Aunque las ramificaciones para las guerras en América y en el norte de Europa
llevadas a cabo por Carlos I y sus sucesores escapan al espectro de Un torneo interminable, la lectura de
estos capítulos finales permite entenderlas casi como obviedades. La
superioridad legendaria de los tercios de Flandes y el casi inexplicable
recorrido de las tropas españolas por los Andes, Luisiana, California
o Texas, descubriendo las autopistas oceánicas y recorriendo kilómetros
de confín a confín cual ultramaratonistas contemporáneos, se explica por el
bagaje adquirido un siglo antes en tierras castellanas, exportación que, a
diferencia de la legislativa, religiosa, botánica o médica, ha pasado
relativamente inadvertida. La experiencia bélica, nos enseña el autor, es
fundamental incluso dentro de su intrascendencia, o tal vez por ella, para
entender por qué la guerra no es solo una suma de técnicas o una disciplina,
sino un arte que define a las civilizaciones que, conociendo su tradición, la
practican y promueven su desarrollo.
Un
torneo interminable. La guerra en Castilla en el siglo XV
(Madrid: Sílex,
2014), con prólogo de Luis Alberto de Cuenca, es la obra más reciente de
Fernando
Castillo Cáceres
(Madrid, 1953), licenciado en Ciencias Políticas y CC.

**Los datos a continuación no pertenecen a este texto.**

`src/hdl/pdtp_pkg.sv`:
```
`timescale 1ns / 1ps
// ----------------------------------------------------------------------------
// pdtp_pkg
// Shared types, tag codes and the tag classifier for the PPPoE discovery
// tag parser.
// ----------------------------------------------------------------------------
package pdtp_pkg;

    typedef enum logic [1:0] {
        KIND_HEADER = 2'd0,
        KIND_TAG    = 2'd1,
        KIND_VENDOR = 2'd2,
        KIND_END    = 2'd3
    } kind_t;

    localparam logic [15:0] TAG_END_OF_LIST   = 16'h0000;
    localparam logic [15:0] TAG_SERVICE_NAME  = 16'h0101;
    localparam logic [15:0] TAG_AC_NAME       = 16'h0102;
    localparam logic [15:0] TAG_HOST_UNIQ     = 16'h0103;
    localparam logic [15:0] TAG_AC_COOKIE     = 16'h0104;
    localparam logic [15:0] TAG_VENDOR        = 16'h0105;
    localparam logic [15:0] TAG_RELAY_ID      = 16'h0110;
    localparam logic [15:0] TAG_SVC_NAME_ERR  = 16'h0201;
    localparam logic [15:0] TAG_AC_SYS_ERR    = 16'h0202;
    localparam logic [15:0] TAG_GENERIC_ERR   = 16'h0203;

    localparam logic [3:0] CLASS_SERVICE_NAME  = 4'd0;
    localparam logic [3:0] CLASS_AC_NAME       = 4'd1;
    localparam logic [3:0] CLASS_HOST_UNIQ     = 4'd2;
    localparam logic [3:0] CLASS_AC_COOKIE     = 4'd3;
    localparam logic [3:0] CLASS_VENDOR        = 4'd4;
    localparam logic [3:0] CLASS_RELAY_ID      = 4'd5;
    localparam logic [3:0] CLASS_SVC_NAME_ERR  = 4'd6;
    localparam logic [3:0] CLASS_AC_SYS_ERR    = 4'd7;
    localparam logic [3:0] CLASS_GENERIC_ERR   = 4'd8;
    localparam logic [3:0] CLASS_UNKNOWN_DATA  = 4'd9;
    localparam logic [3:0] CLASS_UNKNOWN_EMPTY = 4'd10;
    localparam logic [3:0] CLASS_NONE          = 4'd0;

    localparam int POS_W = 18;
    localparam logic [POS_W-1:0] POS_MAX       = 18'h3FFFF;
    localparam logic [POS_W-1:0] HDR_LAST_POS  = 18'd5;
    localparam logic [POS_W-1:0] HDR_BYTES     = 18'd6;
    localparam logic [POS_W-1:0] FIRST_TAG_POS = 18'd6;

    localparam int TDATA_W = 136;

    typedef struct packed {
        kind_t        kind;
        logic [3:0]   version;
        logic [3:0]   proto_type;
        logic [7:0]   code;
        logic [15:0]  sess_id;
        logic [15:0]  pay_len;
        logic [15:0]  tag_type;
        logic [15:0]  val_len;
        logic [16:0]  value_offset;
        logic [3:0]   tag_class;
        logic [31:0]  vend_num;
    } result_t;

    function automatic logic [3:0] classify(input logic [15:0] tag_type,
                                            input logic [15:0] tag_len);
        logic [3:0] cls;
        case (tag_type)
            TAG_SERVICE_NAME: cls = CLASS_SERVICE_NAME;
            TAG_AC_NAME:      cls = CLASS_AC_NAME;
            TAG_HOST_UNIQ:    cls = CLASS_HOST_UNIQ;
            TAG_AC_COOKIE:    cls = CLASS_AC_COOKIE;
            TAG_VENDOR:       cls = CLASS_VENDOR;
            TAG_RELAY_ID:     cls = CLASS_RELAY_ID;
            TAG_SVC_NAME_ERR: cls = CLASS_SVC_NAME_ERR;
            TAG_AC_SYS_ERR:   cls = CLASS_AC_SYS_ERR;
            TAG_GENERIC_ERR:  cls = CLASS_GENERIC_ERR;
            default: begin
                cls = (tag_len != 16'd0) ? CLASS_UNKNOWN_DATA : CLASS_UNKNOWN_EMPTY;
            end
        endcase
        return cls;
    endfunction

endpackage

```
`src/hdl/pdtp_front.sv`:
```
`timescale 1ns / 1ps
// ----------------------------------------------------------------------------
// pdtp_front
// Byte-level parser: tracks the frame offset, collects the header, walks the
// tag list and registers at most one result per byte for the queue.
// ----------------------------------------------------------------------------
module pdtp_front (
    input  logic              aclk,
    input  logic              aresetn,
    input  logic              in_valid,
    output logic              in_ready,
    input  logic [7:0]        data_byte,
    input  logic              frame_start,
    output logic              res_valid,
    output pdtp_pkg::result_t res_data,
    input  logic              q_ready
);
    import pdtp_pkg::*;

    logic [POS_W-1:0] pos_reg, pos_next;
    logic [39:0]      hdr_reg, hdr_next;
    logic             walk_reg, walk_next;
    logic [POS_W-1:0] nts_reg, nts_next;
    logic [31:0]      ths_reg, ths_next;
    logic [31:0]      vsh_reg, vsh_next;
    logic             res_valid_reg, res_valid_next;
    result_t          res_data_reg, res_data_next;

    // State as seen by this byte, after a possible frame restart
    logic [POS_W-1:0] cur_pos, cur_nts;
    logic [39:0]      cur_hdr;
    logic             cur_walk;
    logic [31:0]      cur_ths, cur_vsh;

    logic [POS_W:0]   pos_w, tag_w, vs_w;
    logic [POS_W-1:0] vs_pos;
    logic [31:0]      ths_new, vsh_new;
    logic [15:0]      plen_now, plen_hdr;
    logic [15:0]      cur_type, cur_len, new_type, new_len;
    logic             accept, in_tag_hdr, vendor_ok, in_vendor;

    assign accept   = in_valid && in_ready;
    assign in_ready = !res_valid_reg || q_ready;

    always_comb begin
        cur_pos  = frame_start ? '0 : pos_reg;
        cur_hdr  = frame_start ? '0 : hdr_reg;
        cur_walk = frame_start ? 1'b0 : walk_reg;
        cur_nts  = frame_start ? FIRST_TAG_POS : nts_reg;
        cur_ths  = frame_start ? '0 : ths_reg;
        cur_vsh  = frame_start ? '0 : vsh_reg;
    end

    always_comb begin
        pos_w      = {1'b0, cur_pos};
        tag_w      = {1'b0, cur_nts};
        ths_new    = {cur_ths[23:0], data_byte};
        vsh_new    = {cur_vsh[23:0], data_byte};
        new_type   = ths_new[31:16];
        new_len    = ths_new[15:0];
        cur_type   = cur_ths[31:16];
        cur_len    = cur_ths[15:0];
        plen_now   = {cur_hdr[7:0], data_byte};
        plen_hdr   = cur_hdr[15:0];
        in_tag_hdr = (pos_w >= tag_w) && (pos_w <= tag_w + 19'd3);
        vendor_ok  = (cur_type == TAG_VENDOR) && (cur_len >= 16'd4)
                     && (cur_nts >= {2'b00, cur_len});
        vs_pos     = cur_nts - {2'b00, cur_len};
        vs_w       = {1'b0, vs_pos};
        in_vendor  = vendor_ok && (pos_w >= vs_w) && (pos_w <= vs_w + 19'd3);
    end

    always_comb begin
        pos_next       = pos_reg;
        hdr_next       = hdr_reg;
        walk_next      = walk_reg;
        nts_next       = nts_reg;
        ths_next       = ths_reg;
        vsh_next       = vsh_reg;
        res_valid_next = res_valid_reg && !q_ready;
        res_data_next  = res_data_reg;

        if (accept) begin
            pos_next       = (cur_pos < POS_MAX) ? cur_pos + 1'b1 : cur_pos;
            hdr_next       = cur_hdr;
            walk_next      = cur_walk;
            nts_next       = cur_nts;
            ths_next       = cur_ths;
            vsh_next       = cur_vsh;
            res_valid_next = 1'b0;
            res_data_next  = '0;

            if (cur_pos < HDR_BYTES) begin
                hdr_next = {cur_hdr[31:0], data_byte};
                if (cur_pos == HDR_LAST_POS) begin
                    res_valid_next               = 1'b1;
                    res_data_next.kind           = KIND_HEADER;
                    res_data_next.version        = cur_hdr[39:36];
                    res_data_next.proto_type     = cur_hdr[35:32];
                    res_data_next.code           = cur_hdr[31:24];
                    res_data_next.sess_id        = cur_hdr[23:8];
                    res_data_next.pay_len        = plen_now;
                    walk_next                    = (plen_now != 16'd0);
                    nts_next                     = FIRST_TAG_POS;
                end
            end else if (cur_walk) begin
                if (in_tag_hdr) begin
                    ths_next = ths_new;
                    if (pos_w == tag_w + 19'd3) begin
                        if (tag_w > {3'b000, plen_hdr} + 19'd4) begin
                            // tag starts at or beyond the last payload byte: stop without a result
                            walk_next = 1'b0;
                        end else if (new_type == TAG_END_OF_LIST) begin
                            res_valid_next             = 1'b1;
                            res_data_next.kind         = KIND_END;
                            res_data_next.tag_type     = new_type;
                            res_data_next.val_len      = new_len;
                            res_data_next.value_offset = 17'(tag_w + 19'd4);
                            res_data_next.tag_class    = CLASS_NONE;
                            walk_next                  = 1'b0;
                        end else begin
                            res_valid_next             = 1'b1;
                            res_data_next.kind         = KIND_TAG;
                            res_data_next.tag_type     = new_type;
                            res_data_next.val_len      = new_len;
                            res_data_next.value_offset = 17'(tag_w + 19'd4);
                            res_data_next.tag_class    = classify(new_type, new_len);
                            nts_next = cur_nts + 18'd4 + {2'b00, new_len};
                            vsh_next = '0;
                        end
                    end
                end else if (in_vendor) begin
                    vsh_next = vsh_new;
                    if (pos_w == vs_w + 19'd3) begin
                        res_valid_next             = 1'b1;
                        res_data_next.kind         = KIND_VENDOR;
                        res_data_next.tag_type     = cur_type;
                        res_data_next.val_len      = cur_len;
                        res_data_next.value_offset = vs_pos[16:0];
                        res_data_next.tag_class    = CLASS_VENDOR;
                        res_data_next.vend_num     = vsh_new;
                    end
                end
            end
        end
    end

    always_ff @(posedge aclk) begin
        if (!aresetn) begin
            pos_reg       <= '0;
            hdr_reg       <= '0;
            walk_reg      <= 1'b0;
            nts_reg       <= FIRST_TAG_POS;
            ths_reg       <= '0;
            vsh_reg       <= '0;
            res_valid_reg <= 1'b0;
        end else begin
            pos_reg       <= pos_next;
            hdr_reg       <= hdr_next;
            walk_reg      <= walk_next;
            nts_reg       <= nts_next;
            ths_reg       <= ths_next;
            vsh_reg       <= vsh_next;
            res_valid_reg <= res_valid_next;
        end
    end

    always_ff @(posedge aclk) begin
        res_data_reg <= res_data_next;
    end

    assign res_valid = res_valid_reg;
    assign res_data  = res_data_reg;

endmodule

```
`src/hdl/pdtp_queue.sv`:
```
`timescale 1ns / 1ps
// ----------------------------------------------------------------------------
// pdtp_queue
// Small result queue between the parser and the output channel; the head
// entry drives the output directly.
// ----------------------------------------------------------------------------
module pdtp_queue #(
    parameter int DEPTH = 4
) (
    input  logic              aclk,
    input  logic              aresetn,
    input  logic              push_valid,
    output logic              push_ready,
    input  pdtp_pkg::result_t push_data,
    output logic              pop_valid,
    input  logic              pop_ready,
    output pdtp_pkg::result_t pop_data
);
    import pdtp_pkg::*;

    localparam int PTR_W = (DEPTH > 1) ? $clog2(DEPTH) : 1;
    localparam int CNT_W = $clog2(DEPTH + 1);

    result_t            store_reg [DEPTH];
    logic [PTR_W-1:0]   wr_ptr_reg, wr_ptr_next;
    logic [PTR_W-1:0]   rd_ptr_reg, rd_ptr_next;
    logic [CNT_W-1:0]   count_reg, count_next;
    logic               do_push, do_pop;

    assign push_ready = (count_reg != CNT_W'(DEPTH));
    assign pop_valid  = (count_reg != '0);
    assign do_push    = push_valid && push_ready;
    assign do_pop     = pop_valid && pop_ready;
    assign pop_data   = store_reg[rd_ptr_reg];

    always_comb begin
        wr_ptr_next = wr_ptr_reg;
        rd_ptr_next = rd_ptr_reg;
        count_next  = count_reg;
        if (do_push) begin
            wr_ptr_next = (wr_ptr_reg == PTR_W'(DEPTH - 1)) ? '0 : wr_ptr_reg + 1'b1;
        end
        if (do_pop) begin
            rd_ptr_next = (rd_ptr_reg == PTR_W'(DEPTH - 1)) ? '0 : rd_ptr_reg + 1'b1;
        end
        if (do_push && !do_pop) begin
            count_next = count_reg + 1'b1;
        end else if (do_pop && !do_push) begin
            count_next = count_reg - 1'b1;
        end
    end

    always_ff @(posedge aclk) begin
        if (!aresetn) begin
            wr_ptr_reg <= '0;
            rd_ptr_reg <= '0;
            count_reg  <= '0;
        end else begin
            wr_ptr_reg <= wr_ptr_next;
            rd_ptr_reg <= rd_ptr_next;
            count_reg  <= count_next;
        end
    end

    always_ff @(posedge aclk) begin
        if (do_push) begin
            store_reg[wr_ptr_reg] <= push_data;
        end
    end

endmodule

```
`src/hdl/pppoe_discovery_tag_parser.sv`:
```
`timescale 1ns / 1ps
// A result is registered in the parser, then stored in the queue, whose head drives m_.
// Throughput: one frame byte per cycle unless a result waits on a full queue;
// each byte needs one offset compare and counter update in the parser.
// The result queue (QUEUE_DEPTH entries) absorbs output stalls.
// Reset: synchronous, active-low aresetn; the parse restarts at offset 0.
// ----------------------------------------------------------------------------
// pppoe_discovery_tag_parser
// Parses a PPPoE discovery frame byte stream into header, tag, vendor id and
// end-of-list result items.
// ----------------------------------------------------------------------------
module pppoe_discovery_tag_parser #(
    parameter int QUEUE_DEPTH = 4
) (
    input  logic         aclk,
    input  logic         aresetn,
    input  logic         s_tvalid,
    output logic         s_tready,
    input  logic [7:0]   s_tdata,  // [7:0] data_byte
    input  logic         s_tuser,  // [0] frame_start
    output logic         m_tvalid,
    input  logic         m_tready,
    // [3:0] version, [7:4] proto_type, [15:8] code, [31:16] sess_id,
    // [47:32] pay_len, [63:48] tag_type, [79:64] val_len,
    // [96:80] value_offset, [100:97] tag_class, [132:101] vend_num, rest zero
    output logic [pdtp_pkg::TDATA_W-1:0] m_tdata,
    output logic [1:0]   m_tuser   // [1:0] result_kind
);
    import pdtp_pkg::*;

    logic    res_valid, q_ready;
    result_t res_data, head;

    pdtp_front u_front (
        .aclk        (aclk),
        .aresetn     (aresetn),
        .in_valid    (s_tvalid),
        .in_ready    (s_tready),
        .data_byte   (s_tdata),
        .frame_start (s_tuser),
        .res_valid   (res_valid),
        .res_data    (res_data),
        .q_ready     (q_ready)
    );

    pdtp_queue #(
        .DEPTH (QUEUE_DEPTH)
    ) u_queue (
        .aclk       (aclk),
        .aresetn    (aresetn),
        .push_valid (res_valid),
        .push_ready (q_ready),
        .push_data  (res_data),
        .pop_valid  (m_tvalid),
        .pop_ready  (m_tready),
        .pop_data   (head)
    );

    assign m_tuser = head.kind;
    assign m_tdata = {3'b000, head.vend_num, head.tag_class, head.value_offset,
                      head.val_len, head.tag_type, head.pay_len,
                      head.sess_id, head.code, head.proto_type, head.version};

    a_vendor_fields: assert property (@(posedge aclk) disable iff (!aresetn)
        (m_tvalid && head.kind == KIND_VENDOR)
            |-> (head.tag_class == CLASS_VENDOR && head.tag_type == TAG_VENDOR))
        else $error("vendor result with wrong class or type");

    a_header_clean: assert property (@(posedge aclk) disable iff (!aresetn)
        (m_tvalid && head.kind == KIND_HEADER)
            |-> (head.tag_type == '0 && head.val_len == '0
                 && head.value_offset == '0 && head.vend_num == '0))
        else $error("header result carries tag fields");

    a_end_fields: assert property (@(posedge aclk) disable iff (!aresetn)
        (m_tvalid && head.kind == KIND_END)
            |-> (head.tag_type == TAG_END_OF_LIST && head.tag_class == CLASS_NONE))
        else $error("end-of-list result with non-zero type or class");

    a_stall_cause: assert property (@(posedge aclk) disable iff (!aresetn)
        !s_tready |-> (m_tvalid && res_valid))
        else $error("input stalled while the queue can take a result");

endmodule
```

de la Información, que ha comisariado exposiciones de pintura y fotografía y ha
publicado, entre otras, El Siglo de Tintín (2004), Madrid y el Arte
Nuevo. Vanguardia y arquitectura 1925-1936
(2011) o Noche y niebla en el París ocupado (2012).

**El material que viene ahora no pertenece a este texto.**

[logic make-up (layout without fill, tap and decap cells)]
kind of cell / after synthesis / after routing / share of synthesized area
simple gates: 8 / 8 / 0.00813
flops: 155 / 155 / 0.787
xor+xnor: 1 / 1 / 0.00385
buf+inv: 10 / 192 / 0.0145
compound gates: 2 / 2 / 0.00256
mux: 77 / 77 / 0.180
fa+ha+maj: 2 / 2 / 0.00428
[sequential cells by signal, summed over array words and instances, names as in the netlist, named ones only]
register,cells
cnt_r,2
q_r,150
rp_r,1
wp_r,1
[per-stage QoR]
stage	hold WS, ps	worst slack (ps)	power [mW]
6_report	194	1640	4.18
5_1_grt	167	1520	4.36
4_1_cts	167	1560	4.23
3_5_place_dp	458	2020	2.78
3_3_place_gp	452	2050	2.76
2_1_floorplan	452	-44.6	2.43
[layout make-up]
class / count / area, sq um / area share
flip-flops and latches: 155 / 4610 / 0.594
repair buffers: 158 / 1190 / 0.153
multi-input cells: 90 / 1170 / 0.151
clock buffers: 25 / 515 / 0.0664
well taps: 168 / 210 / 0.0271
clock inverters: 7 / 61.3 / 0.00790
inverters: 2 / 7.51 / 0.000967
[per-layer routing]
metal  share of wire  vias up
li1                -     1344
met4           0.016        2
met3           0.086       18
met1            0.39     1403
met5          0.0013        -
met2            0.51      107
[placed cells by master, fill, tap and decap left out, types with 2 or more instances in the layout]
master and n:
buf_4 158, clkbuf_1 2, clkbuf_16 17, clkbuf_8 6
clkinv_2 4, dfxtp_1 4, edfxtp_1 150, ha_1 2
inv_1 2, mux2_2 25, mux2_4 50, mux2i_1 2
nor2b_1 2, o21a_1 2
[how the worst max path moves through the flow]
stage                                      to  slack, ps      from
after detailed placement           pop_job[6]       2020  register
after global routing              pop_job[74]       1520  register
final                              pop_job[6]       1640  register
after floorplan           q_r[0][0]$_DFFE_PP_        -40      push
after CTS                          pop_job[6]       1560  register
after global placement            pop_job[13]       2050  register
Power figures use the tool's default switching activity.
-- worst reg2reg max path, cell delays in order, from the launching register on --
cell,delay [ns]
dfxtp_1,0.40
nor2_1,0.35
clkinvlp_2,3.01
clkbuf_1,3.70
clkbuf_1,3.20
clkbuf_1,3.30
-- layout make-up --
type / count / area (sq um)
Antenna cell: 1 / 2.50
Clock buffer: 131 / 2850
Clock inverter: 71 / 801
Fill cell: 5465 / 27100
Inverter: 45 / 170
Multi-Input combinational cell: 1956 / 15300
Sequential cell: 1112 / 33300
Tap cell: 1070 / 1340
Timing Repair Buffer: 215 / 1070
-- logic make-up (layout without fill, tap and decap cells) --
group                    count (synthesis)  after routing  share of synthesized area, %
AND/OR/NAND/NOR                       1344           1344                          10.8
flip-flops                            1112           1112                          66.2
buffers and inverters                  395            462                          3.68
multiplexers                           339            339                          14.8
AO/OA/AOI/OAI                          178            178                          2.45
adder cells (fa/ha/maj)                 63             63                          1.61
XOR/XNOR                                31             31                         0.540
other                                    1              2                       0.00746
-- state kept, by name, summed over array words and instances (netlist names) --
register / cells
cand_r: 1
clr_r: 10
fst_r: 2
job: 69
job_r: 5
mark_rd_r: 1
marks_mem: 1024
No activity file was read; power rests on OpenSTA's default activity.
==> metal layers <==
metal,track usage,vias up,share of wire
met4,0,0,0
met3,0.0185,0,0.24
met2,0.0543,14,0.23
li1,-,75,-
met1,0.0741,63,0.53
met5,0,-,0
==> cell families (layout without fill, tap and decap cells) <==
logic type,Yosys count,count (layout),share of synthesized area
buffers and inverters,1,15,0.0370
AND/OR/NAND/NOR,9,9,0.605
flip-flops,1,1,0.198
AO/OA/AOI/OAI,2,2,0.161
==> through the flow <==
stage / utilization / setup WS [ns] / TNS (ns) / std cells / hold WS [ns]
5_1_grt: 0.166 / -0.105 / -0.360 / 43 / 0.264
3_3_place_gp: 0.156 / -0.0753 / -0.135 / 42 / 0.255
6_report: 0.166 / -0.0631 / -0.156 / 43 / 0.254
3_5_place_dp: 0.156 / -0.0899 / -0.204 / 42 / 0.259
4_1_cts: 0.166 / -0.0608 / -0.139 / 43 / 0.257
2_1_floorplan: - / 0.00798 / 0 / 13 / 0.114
===== src/rtl/tpmf_pkg.sv =====
// Shared types, register codes and constants for the touch point transform filter.
`timescale 1ns / 1ps

package tpmf_pkg;

  localparam int COORD_BITS = 12;
  localparam int NIB_BITS   = 4;
  localparam int BYTE_BITS  = 8;
  localparam int CFG_AW     = 5;
  localparam int CFG_DW     = 32;
  localparam int HIST_DEPTH = 3;
  localparam int DIV_STEPS  = COORD_BITS;

  typedef logic [COORD_BITS-1:0]              coord_t;
  typedef logic [NIB_BITS-1:0]                nib_t;
  typedef logic [BYTE_BITS-1:0]               byte_t;
  typedef logic [1:0]                         hcnt_t;
  typedef logic [2:0]                         reg_idx_t;
  typedef logic [$clog2(DIV_STEPS+1)-1:0]     dcnt_t;

  localparam reg_idx_t REG_DISPLAY_WIDTH  = 3'd0;
  localparam reg_idx_t REG_DISPLAY_HEIGHT = 3'd1;
  localparam reg_idx_t REG_PANEL_WIDTH    = 3'd2;
  localparam reg_idx_t REG_PANEL_HEIGHT   = 3'd3;
  localparam reg_idx_t REG_SWAP_AXES      = 3'd4;
  localparam reg_idx_t REG_FLIP_X         = 3'd5;
  localparam reg_idx_t REG_FLIP_Y         = 3'd6;

  typedef struct packed {
    coord_t display_width;
    coord_t display_height;
    coord_t panel_width;
    coord_t panel_height;
    logic   swap_axes;
    logic   flip_x;
    logic   flip_y;
  } cfg_t;

  typedef struct packed {
    logic  bus_error;
    byte_t status_byte;
    byte_t x_high_byte;
    byte_t x_low_byte;
    byte_t y_high_byte;
    byte_t y_low_byte;
  } in_item_t;

  typedef struct packed {
    logic   touch_valid;
    coord_t pos_x;
    coord_t pos_y;
    nib_t   touch_tag;
  } out_item_t;

  typedef struct packed {
    logic capture;
    logic clear;
    logic div_start;
    logic div_sel_y;
    logic take;
    logic push;
    logic filter;
    logic emit;
  } dp_cmd_t;

  typedef struct packed {
    logic err;
    logic zero;
    logic scale_x;
    logic scale_y;
    logic div_done;
    logic div_busy;
    logic out_free;
  } dp_sta_t;

endpackage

 Elena del Río Parra es catedrática del Departamento de
Lengua Moderna y Clásica en la Georgia State University (EE.UU.) desde 2012,
aunque está asociada al mismo desde 2001. Autora de monografías como Materia
médica. Rareza, singularidad y accidente en la España temprano-moderna
, Cartografías
de la conciencia española en la Edad de Oro
o Una era de monstruos:
Representaciones de lo deforme en el Siglo de Oro español
, también ha
escrito artículos y reseñas literarias en revistas y ha editado obras de, entre
otros, Miguel de Cervantes, Sor Juana Inés de la Cruz o Alfredo Bryce
Echenique.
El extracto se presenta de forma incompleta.